I don't know the Tobira books but you could try Kanji in Context, working on your Kanji on renshuu (make some schedules, adjust your settings so you see more kanji, read lots of sentences), and try 多読 - extensive reading (without looking everything up in a dictionary). Hope this helps!
Try the 日本語総まとめ series. They're designed for the JLPT, but are pretty comprehensive and will give you lots of exercises to practice using the kanji. There are five books (kanji, vocab, reading, listening, and grammar). I'd start with the kanji book, and add the vocab and grammar books as you feel more familiar with the kanji.

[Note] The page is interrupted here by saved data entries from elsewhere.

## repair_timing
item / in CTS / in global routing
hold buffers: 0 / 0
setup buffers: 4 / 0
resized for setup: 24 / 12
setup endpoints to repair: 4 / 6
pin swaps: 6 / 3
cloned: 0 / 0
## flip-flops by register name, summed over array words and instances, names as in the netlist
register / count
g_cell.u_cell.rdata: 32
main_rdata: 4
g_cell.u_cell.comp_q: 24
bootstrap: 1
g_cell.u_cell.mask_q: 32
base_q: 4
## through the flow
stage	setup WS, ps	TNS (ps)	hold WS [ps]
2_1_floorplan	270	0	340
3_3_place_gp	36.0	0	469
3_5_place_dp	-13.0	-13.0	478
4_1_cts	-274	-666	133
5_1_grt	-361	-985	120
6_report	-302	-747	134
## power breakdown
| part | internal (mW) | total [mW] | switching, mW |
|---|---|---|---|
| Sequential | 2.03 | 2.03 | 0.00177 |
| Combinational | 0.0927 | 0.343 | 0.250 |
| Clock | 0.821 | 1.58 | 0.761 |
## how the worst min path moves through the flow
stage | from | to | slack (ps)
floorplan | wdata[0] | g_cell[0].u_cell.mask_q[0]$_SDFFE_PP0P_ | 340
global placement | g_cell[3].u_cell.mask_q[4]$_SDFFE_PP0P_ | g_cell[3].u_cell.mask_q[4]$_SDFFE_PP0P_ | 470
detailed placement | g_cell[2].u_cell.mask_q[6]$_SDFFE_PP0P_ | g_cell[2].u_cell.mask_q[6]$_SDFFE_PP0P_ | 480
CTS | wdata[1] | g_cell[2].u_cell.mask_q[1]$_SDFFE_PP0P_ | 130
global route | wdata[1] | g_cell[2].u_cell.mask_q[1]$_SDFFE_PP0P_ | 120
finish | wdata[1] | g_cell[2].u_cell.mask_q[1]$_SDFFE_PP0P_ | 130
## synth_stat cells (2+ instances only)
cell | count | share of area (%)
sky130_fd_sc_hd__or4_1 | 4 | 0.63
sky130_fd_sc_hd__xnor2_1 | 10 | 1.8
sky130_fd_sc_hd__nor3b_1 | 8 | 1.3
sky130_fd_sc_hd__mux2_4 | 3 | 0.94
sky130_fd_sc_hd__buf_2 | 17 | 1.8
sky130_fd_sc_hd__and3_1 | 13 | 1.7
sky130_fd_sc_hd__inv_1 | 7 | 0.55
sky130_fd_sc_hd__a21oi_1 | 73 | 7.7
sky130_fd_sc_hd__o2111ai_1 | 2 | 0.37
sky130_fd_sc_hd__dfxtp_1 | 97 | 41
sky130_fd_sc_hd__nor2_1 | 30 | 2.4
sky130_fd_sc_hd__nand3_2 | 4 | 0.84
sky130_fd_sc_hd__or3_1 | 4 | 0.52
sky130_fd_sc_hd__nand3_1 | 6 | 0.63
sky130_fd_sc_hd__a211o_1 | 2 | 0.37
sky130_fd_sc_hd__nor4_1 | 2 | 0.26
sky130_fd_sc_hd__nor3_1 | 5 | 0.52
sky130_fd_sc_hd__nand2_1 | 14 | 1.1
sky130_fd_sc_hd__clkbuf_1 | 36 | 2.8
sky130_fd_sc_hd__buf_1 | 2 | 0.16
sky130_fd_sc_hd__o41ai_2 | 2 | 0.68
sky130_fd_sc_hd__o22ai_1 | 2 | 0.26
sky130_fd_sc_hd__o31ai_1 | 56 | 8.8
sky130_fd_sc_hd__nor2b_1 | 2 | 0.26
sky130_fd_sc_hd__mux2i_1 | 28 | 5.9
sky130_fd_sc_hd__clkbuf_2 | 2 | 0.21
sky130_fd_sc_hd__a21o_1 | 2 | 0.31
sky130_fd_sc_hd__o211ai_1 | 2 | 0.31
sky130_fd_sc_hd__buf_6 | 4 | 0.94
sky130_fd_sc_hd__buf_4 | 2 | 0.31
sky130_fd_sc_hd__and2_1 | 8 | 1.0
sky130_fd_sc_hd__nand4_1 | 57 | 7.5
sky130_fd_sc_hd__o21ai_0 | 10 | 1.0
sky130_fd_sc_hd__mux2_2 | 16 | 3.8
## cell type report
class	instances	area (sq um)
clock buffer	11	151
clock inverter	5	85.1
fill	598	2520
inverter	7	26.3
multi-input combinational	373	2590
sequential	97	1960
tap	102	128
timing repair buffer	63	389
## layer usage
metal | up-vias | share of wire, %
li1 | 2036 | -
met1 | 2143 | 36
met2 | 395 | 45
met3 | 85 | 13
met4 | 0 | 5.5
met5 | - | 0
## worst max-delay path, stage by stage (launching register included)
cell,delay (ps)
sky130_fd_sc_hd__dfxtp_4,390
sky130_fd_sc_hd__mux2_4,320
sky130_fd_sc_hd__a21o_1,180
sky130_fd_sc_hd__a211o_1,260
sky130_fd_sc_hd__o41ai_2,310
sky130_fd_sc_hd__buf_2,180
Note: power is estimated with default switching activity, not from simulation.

If you can't find them, 新完全マスター could help, but is more advanced and would be more helpful once you learn some of the kanji.

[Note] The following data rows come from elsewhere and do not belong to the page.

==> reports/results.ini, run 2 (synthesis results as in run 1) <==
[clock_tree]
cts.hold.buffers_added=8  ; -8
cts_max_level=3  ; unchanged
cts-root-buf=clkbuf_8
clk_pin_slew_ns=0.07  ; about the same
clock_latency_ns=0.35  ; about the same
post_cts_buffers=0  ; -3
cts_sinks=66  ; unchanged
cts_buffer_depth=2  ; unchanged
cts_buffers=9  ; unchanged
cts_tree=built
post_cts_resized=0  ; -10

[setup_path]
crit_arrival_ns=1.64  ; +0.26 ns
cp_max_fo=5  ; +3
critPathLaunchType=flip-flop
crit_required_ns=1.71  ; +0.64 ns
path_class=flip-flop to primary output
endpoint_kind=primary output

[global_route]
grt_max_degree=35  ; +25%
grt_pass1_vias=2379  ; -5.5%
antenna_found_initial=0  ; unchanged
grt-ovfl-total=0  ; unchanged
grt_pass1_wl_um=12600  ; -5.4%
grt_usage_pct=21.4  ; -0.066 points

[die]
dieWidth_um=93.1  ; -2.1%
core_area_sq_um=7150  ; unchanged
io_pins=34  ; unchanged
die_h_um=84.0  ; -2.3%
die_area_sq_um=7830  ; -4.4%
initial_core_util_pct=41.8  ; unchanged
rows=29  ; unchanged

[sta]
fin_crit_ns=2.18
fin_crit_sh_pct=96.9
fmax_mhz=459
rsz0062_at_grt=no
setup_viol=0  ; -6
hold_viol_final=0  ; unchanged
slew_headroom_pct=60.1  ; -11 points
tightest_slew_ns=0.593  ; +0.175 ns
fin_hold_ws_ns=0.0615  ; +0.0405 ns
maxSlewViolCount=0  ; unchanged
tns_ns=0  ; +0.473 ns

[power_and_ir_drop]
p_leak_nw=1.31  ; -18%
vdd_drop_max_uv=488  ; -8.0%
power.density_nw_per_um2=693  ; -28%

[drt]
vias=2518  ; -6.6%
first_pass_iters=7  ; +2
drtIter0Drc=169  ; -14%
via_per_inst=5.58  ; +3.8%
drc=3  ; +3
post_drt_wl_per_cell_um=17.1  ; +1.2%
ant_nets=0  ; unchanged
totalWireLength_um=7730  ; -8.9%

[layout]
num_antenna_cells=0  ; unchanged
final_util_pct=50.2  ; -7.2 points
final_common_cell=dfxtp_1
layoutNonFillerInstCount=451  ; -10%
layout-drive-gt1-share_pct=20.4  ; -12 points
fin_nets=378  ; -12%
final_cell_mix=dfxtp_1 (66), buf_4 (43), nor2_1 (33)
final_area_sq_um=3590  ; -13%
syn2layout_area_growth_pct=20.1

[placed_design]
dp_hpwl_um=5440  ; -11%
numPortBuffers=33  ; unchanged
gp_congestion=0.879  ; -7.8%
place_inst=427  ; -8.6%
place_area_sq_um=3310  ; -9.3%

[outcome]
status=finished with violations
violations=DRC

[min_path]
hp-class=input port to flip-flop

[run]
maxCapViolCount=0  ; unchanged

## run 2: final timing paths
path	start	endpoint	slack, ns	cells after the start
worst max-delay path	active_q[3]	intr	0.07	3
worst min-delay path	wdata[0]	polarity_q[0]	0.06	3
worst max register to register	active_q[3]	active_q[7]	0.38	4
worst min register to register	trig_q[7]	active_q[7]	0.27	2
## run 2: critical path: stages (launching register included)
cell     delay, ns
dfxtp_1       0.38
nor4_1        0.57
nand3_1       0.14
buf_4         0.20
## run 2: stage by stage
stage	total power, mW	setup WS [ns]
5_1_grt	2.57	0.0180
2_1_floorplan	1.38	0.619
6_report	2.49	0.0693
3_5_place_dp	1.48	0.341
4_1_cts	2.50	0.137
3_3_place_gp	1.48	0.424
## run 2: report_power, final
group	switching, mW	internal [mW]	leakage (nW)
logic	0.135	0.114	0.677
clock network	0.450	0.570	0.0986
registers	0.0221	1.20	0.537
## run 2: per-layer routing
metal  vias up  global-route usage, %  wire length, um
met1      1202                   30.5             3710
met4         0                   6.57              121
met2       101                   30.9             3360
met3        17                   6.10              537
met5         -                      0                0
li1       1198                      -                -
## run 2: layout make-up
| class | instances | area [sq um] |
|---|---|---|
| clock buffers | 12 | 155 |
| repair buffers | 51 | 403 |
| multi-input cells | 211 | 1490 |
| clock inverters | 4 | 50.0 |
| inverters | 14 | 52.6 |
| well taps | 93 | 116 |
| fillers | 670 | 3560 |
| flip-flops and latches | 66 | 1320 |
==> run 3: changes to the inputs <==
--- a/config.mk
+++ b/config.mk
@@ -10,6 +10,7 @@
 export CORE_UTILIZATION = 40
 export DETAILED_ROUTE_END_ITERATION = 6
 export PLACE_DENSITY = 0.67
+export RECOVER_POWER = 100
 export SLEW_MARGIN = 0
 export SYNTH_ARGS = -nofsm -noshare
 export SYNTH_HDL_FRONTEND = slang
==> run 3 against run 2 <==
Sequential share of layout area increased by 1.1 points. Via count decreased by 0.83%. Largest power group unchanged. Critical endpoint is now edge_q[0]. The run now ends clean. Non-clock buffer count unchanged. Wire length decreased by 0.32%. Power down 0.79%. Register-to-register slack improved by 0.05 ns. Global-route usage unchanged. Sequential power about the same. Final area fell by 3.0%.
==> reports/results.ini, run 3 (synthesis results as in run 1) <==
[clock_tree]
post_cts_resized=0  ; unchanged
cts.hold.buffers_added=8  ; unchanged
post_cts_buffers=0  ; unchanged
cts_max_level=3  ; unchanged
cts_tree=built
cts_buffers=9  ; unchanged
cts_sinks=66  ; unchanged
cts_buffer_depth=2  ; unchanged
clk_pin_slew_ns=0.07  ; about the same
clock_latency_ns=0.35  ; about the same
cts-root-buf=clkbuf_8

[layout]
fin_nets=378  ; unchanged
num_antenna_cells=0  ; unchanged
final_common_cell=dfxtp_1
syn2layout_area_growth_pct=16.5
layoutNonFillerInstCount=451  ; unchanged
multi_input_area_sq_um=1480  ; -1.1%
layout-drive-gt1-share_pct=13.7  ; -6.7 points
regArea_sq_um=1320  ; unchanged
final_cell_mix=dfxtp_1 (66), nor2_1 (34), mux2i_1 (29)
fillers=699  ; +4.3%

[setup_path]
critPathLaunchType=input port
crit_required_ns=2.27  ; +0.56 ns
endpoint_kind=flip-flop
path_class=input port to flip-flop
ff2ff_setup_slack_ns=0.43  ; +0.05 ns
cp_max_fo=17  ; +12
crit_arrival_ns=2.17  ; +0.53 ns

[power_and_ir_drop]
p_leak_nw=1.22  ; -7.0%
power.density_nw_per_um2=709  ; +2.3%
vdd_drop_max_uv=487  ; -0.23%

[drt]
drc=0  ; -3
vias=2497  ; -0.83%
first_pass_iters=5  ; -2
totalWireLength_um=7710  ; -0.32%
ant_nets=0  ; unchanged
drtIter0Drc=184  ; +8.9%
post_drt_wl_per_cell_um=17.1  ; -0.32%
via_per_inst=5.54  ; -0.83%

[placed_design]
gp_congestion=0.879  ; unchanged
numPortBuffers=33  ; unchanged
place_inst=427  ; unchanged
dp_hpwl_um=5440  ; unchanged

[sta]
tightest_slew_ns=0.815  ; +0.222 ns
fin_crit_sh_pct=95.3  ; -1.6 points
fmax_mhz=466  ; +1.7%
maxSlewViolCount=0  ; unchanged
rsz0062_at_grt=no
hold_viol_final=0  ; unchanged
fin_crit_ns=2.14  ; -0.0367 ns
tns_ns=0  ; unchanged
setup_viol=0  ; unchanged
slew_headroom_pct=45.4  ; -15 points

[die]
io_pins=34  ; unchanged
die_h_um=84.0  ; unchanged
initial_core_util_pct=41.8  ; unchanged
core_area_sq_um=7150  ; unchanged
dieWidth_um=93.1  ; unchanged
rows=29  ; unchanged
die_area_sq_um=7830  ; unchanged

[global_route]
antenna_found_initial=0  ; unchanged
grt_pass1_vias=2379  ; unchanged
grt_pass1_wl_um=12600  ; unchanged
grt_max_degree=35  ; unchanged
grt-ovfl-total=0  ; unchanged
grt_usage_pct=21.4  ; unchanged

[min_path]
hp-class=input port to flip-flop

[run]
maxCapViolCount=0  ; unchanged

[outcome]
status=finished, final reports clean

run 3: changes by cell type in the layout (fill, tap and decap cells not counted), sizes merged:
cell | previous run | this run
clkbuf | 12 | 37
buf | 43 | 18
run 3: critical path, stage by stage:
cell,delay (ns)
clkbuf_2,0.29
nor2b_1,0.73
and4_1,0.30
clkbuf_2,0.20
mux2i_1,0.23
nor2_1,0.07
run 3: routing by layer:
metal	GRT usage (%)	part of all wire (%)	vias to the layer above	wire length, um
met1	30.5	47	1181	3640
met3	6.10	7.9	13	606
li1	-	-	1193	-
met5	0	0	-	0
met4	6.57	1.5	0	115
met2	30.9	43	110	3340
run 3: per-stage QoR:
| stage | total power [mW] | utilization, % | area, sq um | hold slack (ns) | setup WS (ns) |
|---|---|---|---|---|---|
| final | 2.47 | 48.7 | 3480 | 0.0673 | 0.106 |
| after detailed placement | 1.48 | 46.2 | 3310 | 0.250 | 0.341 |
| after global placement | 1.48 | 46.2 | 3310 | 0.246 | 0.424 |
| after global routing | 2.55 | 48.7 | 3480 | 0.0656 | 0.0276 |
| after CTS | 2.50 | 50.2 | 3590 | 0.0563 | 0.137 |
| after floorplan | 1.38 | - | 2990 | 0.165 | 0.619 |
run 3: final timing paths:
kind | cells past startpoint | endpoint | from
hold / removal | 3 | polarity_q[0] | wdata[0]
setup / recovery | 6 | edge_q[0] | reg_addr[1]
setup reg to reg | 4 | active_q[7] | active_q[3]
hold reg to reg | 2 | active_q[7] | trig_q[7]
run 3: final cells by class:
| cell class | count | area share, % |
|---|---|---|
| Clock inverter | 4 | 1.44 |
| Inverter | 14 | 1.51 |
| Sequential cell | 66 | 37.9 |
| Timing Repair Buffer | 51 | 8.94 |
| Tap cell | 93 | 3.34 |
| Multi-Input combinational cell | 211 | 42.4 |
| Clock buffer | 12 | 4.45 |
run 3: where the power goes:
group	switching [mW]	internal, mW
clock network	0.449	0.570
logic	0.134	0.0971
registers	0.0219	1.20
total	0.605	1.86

I just want to improve my language to high level so i can one day read Japanese books and maybe be translator ,
I'm self-study student for two years now and I make a huge progress. I know it really hard thing to do without any help but I live in city that Japanese language major is not available. So i start by myself at least for now. Did You think I can do it ? Is there anything special that colleges offer for their students that i can't do it by myself ?
Don't worry about the JLPT (Japanese Language Proficiency Test) part for now.
The 総まとめ books I suggested are like textbooks and are good for self-study. They will help you progress to a higher level. I use them and have been self-study for more than ten years.
Colleges offer the opportunity for conversation practice and teacher correction. There are lots of websites that can do similar things, but someone else would know more than I do about that.
There's also the 漢字学習ステップ series (usually called the "step" books). They focus exclusively on kanji and are ordered by grade level: 10級 (1st grade/year), 9級 (2nd grade/year), up to 1級 (graduate student/professional). Search the forums, I know there are a few threads discussing them.